[Opening MATERIAL SUPPLIED section]

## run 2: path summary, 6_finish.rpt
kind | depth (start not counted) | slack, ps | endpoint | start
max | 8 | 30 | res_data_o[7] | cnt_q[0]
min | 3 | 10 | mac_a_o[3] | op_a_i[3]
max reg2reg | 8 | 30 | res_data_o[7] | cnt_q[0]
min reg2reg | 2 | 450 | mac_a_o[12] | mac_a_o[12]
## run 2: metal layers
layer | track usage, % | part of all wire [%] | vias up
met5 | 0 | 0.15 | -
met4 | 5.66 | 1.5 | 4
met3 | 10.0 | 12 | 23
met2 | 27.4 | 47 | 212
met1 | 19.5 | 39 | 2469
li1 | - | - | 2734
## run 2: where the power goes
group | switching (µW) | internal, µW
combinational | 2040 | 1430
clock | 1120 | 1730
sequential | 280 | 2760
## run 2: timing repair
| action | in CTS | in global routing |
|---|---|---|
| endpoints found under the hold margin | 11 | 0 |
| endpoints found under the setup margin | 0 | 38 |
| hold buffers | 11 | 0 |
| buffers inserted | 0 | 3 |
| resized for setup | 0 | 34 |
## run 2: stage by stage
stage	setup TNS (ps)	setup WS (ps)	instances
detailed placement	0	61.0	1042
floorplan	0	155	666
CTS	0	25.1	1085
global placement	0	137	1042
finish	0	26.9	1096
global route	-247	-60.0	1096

[Closing MATERIAL SUPPLIED section]
[Opening MATERIAL SUPPLIED section]

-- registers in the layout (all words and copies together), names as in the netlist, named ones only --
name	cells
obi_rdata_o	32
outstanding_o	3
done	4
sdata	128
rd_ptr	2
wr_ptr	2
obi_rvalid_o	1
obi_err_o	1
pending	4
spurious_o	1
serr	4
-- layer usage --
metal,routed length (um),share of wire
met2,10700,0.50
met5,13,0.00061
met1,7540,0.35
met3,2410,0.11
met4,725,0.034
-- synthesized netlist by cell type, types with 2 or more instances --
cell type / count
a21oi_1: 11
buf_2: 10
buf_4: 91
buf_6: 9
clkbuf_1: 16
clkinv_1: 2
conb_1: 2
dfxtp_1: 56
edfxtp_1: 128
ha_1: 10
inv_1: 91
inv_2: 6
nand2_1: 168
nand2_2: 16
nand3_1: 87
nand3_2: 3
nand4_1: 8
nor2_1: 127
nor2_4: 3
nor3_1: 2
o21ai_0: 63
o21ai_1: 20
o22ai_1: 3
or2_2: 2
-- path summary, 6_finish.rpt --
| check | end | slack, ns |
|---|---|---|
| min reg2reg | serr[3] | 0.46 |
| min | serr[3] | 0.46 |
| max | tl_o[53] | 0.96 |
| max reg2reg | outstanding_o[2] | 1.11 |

[Closing MATERIAL SUPPLIED section]
[Opening MATERIAL SUPPLIED section]

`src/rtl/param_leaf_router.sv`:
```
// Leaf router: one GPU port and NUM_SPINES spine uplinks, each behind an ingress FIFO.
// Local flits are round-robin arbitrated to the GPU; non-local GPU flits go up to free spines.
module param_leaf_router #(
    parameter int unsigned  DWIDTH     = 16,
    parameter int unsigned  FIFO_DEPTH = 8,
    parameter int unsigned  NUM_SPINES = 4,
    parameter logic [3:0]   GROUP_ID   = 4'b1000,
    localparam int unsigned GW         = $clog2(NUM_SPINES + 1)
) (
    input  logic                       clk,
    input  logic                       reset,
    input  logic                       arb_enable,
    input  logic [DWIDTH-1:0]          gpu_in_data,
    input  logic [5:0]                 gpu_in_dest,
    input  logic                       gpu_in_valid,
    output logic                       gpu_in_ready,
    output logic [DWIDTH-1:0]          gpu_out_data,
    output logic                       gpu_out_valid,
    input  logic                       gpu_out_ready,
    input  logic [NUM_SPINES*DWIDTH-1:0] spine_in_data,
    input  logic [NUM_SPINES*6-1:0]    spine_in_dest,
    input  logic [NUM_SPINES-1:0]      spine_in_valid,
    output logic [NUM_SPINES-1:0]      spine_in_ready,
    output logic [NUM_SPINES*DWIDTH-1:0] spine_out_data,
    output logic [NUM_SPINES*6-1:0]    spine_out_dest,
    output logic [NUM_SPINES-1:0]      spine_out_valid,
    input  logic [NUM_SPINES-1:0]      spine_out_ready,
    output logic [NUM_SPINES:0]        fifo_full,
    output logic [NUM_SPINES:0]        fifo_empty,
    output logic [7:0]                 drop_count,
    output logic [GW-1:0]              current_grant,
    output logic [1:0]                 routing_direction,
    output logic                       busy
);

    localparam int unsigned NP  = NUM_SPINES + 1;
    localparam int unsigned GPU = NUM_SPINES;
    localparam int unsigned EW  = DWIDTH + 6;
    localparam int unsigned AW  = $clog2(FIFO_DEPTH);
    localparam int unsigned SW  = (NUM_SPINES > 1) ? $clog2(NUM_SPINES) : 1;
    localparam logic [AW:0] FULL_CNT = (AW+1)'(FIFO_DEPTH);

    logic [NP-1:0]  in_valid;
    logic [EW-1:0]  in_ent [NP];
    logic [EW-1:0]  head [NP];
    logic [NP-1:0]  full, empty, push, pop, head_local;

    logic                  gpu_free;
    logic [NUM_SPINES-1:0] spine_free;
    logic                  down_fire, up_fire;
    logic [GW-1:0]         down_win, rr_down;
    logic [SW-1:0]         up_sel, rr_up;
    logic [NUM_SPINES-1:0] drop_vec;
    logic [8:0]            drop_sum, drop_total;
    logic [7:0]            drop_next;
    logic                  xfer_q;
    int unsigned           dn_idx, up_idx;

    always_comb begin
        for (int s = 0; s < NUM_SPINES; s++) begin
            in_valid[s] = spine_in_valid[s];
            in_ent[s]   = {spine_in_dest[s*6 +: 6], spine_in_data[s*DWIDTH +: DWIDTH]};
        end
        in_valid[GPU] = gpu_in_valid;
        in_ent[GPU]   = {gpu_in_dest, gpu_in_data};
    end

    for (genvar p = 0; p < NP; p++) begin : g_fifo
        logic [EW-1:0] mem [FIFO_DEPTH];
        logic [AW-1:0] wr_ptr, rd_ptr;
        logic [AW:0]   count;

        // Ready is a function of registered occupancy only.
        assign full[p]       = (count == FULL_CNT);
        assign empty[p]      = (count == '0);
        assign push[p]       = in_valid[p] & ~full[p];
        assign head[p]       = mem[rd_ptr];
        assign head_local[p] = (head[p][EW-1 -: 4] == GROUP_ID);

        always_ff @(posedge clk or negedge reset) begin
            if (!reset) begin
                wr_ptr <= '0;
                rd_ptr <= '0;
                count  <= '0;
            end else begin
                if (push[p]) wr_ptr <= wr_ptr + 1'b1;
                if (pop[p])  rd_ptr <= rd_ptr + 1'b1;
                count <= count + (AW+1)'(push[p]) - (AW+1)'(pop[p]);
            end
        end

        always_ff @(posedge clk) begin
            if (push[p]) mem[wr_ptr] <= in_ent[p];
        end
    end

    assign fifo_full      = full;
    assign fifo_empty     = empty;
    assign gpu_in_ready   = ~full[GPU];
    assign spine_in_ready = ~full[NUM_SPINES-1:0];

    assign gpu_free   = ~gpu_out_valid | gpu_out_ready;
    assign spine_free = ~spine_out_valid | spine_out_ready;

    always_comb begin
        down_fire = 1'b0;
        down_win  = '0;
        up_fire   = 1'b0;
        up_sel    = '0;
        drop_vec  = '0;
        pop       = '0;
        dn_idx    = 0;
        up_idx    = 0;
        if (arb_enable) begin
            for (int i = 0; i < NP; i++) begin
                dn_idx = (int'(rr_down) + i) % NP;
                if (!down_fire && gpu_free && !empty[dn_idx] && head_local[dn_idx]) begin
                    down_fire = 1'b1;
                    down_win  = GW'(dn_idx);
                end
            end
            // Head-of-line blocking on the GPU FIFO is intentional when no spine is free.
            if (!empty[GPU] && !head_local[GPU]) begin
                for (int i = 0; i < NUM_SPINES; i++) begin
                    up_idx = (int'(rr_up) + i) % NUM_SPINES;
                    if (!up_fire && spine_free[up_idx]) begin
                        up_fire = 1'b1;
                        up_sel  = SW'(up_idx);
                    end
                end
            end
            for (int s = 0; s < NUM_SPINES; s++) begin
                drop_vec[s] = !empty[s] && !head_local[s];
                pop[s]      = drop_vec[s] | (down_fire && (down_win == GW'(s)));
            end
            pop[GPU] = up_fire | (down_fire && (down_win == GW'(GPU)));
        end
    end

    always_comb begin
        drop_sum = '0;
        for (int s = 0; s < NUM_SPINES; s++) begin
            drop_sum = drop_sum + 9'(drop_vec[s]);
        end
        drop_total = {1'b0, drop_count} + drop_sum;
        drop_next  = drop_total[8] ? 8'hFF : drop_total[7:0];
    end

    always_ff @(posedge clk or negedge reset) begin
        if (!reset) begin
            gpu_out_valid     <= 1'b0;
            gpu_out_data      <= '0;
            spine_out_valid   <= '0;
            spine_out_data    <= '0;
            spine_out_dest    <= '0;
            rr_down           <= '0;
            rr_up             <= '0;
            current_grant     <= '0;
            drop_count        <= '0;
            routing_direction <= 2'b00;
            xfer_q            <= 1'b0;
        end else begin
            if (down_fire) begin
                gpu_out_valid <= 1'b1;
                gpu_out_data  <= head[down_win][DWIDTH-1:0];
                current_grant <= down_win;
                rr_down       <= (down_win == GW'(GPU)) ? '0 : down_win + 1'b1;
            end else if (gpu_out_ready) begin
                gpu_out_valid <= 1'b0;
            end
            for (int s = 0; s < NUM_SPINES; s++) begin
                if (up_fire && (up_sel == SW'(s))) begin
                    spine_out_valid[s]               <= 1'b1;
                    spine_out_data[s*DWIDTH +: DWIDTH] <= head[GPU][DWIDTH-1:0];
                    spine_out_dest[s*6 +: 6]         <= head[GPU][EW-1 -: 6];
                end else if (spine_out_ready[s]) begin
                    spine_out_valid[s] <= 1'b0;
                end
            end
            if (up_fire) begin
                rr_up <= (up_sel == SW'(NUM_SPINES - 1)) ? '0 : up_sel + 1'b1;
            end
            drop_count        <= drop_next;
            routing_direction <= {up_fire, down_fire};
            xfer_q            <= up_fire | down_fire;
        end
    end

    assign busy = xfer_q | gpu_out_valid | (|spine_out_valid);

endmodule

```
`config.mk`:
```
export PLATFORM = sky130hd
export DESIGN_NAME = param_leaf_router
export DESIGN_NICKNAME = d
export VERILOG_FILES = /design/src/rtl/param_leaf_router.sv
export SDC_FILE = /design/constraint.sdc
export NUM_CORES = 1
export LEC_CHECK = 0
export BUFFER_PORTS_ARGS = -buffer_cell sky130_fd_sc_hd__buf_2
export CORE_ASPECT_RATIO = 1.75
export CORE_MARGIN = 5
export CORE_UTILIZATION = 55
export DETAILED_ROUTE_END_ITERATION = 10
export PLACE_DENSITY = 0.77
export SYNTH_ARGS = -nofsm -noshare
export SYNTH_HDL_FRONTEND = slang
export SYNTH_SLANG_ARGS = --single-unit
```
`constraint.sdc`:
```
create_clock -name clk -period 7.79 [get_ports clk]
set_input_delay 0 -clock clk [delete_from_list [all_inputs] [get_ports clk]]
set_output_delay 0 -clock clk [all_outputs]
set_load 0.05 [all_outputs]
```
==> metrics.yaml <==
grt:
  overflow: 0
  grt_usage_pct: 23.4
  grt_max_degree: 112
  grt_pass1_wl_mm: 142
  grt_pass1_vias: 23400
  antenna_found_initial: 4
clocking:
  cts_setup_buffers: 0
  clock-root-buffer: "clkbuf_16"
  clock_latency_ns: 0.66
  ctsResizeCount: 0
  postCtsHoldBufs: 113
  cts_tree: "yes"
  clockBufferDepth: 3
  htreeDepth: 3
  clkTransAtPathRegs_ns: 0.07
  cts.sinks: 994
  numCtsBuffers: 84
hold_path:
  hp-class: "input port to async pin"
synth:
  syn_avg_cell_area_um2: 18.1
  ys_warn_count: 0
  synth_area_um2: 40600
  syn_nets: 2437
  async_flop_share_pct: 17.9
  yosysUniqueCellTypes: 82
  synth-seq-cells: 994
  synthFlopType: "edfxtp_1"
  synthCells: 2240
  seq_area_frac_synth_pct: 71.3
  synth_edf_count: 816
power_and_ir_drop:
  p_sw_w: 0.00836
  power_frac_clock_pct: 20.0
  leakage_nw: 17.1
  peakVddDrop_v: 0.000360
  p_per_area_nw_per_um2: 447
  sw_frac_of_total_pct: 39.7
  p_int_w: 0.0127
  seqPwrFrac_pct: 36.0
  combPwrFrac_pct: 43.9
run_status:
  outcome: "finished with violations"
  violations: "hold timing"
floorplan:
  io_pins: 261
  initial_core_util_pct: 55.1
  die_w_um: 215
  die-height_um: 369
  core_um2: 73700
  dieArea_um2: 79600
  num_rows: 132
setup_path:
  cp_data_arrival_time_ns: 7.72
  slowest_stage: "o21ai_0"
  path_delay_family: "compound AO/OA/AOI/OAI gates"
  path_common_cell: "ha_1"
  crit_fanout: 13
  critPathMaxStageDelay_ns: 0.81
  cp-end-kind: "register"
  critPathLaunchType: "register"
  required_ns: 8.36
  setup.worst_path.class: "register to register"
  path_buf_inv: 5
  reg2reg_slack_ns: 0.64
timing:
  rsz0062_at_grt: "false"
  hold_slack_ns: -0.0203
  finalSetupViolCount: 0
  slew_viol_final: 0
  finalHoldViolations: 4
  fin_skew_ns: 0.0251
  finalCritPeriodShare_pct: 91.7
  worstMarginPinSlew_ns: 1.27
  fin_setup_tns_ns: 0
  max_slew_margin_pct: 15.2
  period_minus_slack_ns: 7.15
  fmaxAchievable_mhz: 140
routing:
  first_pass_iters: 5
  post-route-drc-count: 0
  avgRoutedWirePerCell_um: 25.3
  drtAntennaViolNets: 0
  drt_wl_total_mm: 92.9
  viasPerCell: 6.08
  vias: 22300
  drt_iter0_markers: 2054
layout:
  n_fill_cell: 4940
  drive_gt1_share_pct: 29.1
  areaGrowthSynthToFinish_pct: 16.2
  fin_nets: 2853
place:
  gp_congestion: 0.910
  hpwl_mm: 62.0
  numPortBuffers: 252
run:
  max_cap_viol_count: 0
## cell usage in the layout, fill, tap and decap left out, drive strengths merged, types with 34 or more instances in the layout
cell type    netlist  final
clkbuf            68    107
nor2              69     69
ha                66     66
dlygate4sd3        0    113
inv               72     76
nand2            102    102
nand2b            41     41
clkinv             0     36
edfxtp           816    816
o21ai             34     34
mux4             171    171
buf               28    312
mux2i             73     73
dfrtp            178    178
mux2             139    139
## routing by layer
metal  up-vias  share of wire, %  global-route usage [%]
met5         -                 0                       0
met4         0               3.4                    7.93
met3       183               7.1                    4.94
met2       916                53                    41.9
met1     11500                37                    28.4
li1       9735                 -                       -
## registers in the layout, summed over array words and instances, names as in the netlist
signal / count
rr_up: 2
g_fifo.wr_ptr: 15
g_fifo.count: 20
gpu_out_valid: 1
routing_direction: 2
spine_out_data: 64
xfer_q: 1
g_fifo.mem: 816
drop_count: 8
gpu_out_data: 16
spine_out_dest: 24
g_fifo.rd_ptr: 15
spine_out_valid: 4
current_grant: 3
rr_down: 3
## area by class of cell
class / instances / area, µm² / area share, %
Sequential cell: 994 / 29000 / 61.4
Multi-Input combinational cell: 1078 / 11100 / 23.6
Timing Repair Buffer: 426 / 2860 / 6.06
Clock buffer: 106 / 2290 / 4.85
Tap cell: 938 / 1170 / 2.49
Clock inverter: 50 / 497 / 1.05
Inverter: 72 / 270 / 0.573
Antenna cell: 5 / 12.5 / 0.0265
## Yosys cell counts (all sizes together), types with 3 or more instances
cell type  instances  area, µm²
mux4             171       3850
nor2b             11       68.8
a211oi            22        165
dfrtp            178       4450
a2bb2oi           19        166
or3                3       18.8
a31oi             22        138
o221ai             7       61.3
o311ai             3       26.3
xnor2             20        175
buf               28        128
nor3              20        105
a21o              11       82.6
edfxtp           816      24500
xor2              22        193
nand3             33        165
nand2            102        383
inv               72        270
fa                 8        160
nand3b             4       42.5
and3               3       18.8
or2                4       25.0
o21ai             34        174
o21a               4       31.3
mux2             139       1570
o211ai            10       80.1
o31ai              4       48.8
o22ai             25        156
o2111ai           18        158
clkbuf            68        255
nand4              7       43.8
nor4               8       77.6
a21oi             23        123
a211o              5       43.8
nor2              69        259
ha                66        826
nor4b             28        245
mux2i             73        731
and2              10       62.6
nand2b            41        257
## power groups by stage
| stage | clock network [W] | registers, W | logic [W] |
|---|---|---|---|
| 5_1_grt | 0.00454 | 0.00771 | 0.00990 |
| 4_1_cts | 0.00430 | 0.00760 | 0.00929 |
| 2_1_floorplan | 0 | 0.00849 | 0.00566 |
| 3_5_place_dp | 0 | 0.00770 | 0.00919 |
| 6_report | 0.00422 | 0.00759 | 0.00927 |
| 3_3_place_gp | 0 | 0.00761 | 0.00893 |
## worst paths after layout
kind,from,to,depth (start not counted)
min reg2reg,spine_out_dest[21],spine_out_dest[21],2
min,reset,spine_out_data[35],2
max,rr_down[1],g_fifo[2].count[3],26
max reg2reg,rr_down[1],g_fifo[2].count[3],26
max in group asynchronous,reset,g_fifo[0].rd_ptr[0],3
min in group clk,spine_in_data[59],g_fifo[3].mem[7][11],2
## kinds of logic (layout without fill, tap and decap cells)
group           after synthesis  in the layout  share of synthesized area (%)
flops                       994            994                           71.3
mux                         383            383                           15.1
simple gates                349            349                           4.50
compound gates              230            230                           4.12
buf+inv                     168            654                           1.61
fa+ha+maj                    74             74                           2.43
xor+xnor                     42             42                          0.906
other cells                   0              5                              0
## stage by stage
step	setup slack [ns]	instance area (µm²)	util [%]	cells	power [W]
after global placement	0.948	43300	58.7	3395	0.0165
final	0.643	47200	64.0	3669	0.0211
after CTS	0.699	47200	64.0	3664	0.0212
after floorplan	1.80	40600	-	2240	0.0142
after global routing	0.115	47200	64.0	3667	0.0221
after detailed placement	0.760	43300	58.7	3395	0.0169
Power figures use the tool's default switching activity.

[Closing MATERIAL SUPPLIED section]

> [PROBLEM DETAILS]:
Wherever a line holds the word "serr", copy that line out of the entries above.

> [TASK RESPONSE]:
serr	4
| min reg2reg | serr[3] | 0.46 |
| min | serr[3] | 0.46 |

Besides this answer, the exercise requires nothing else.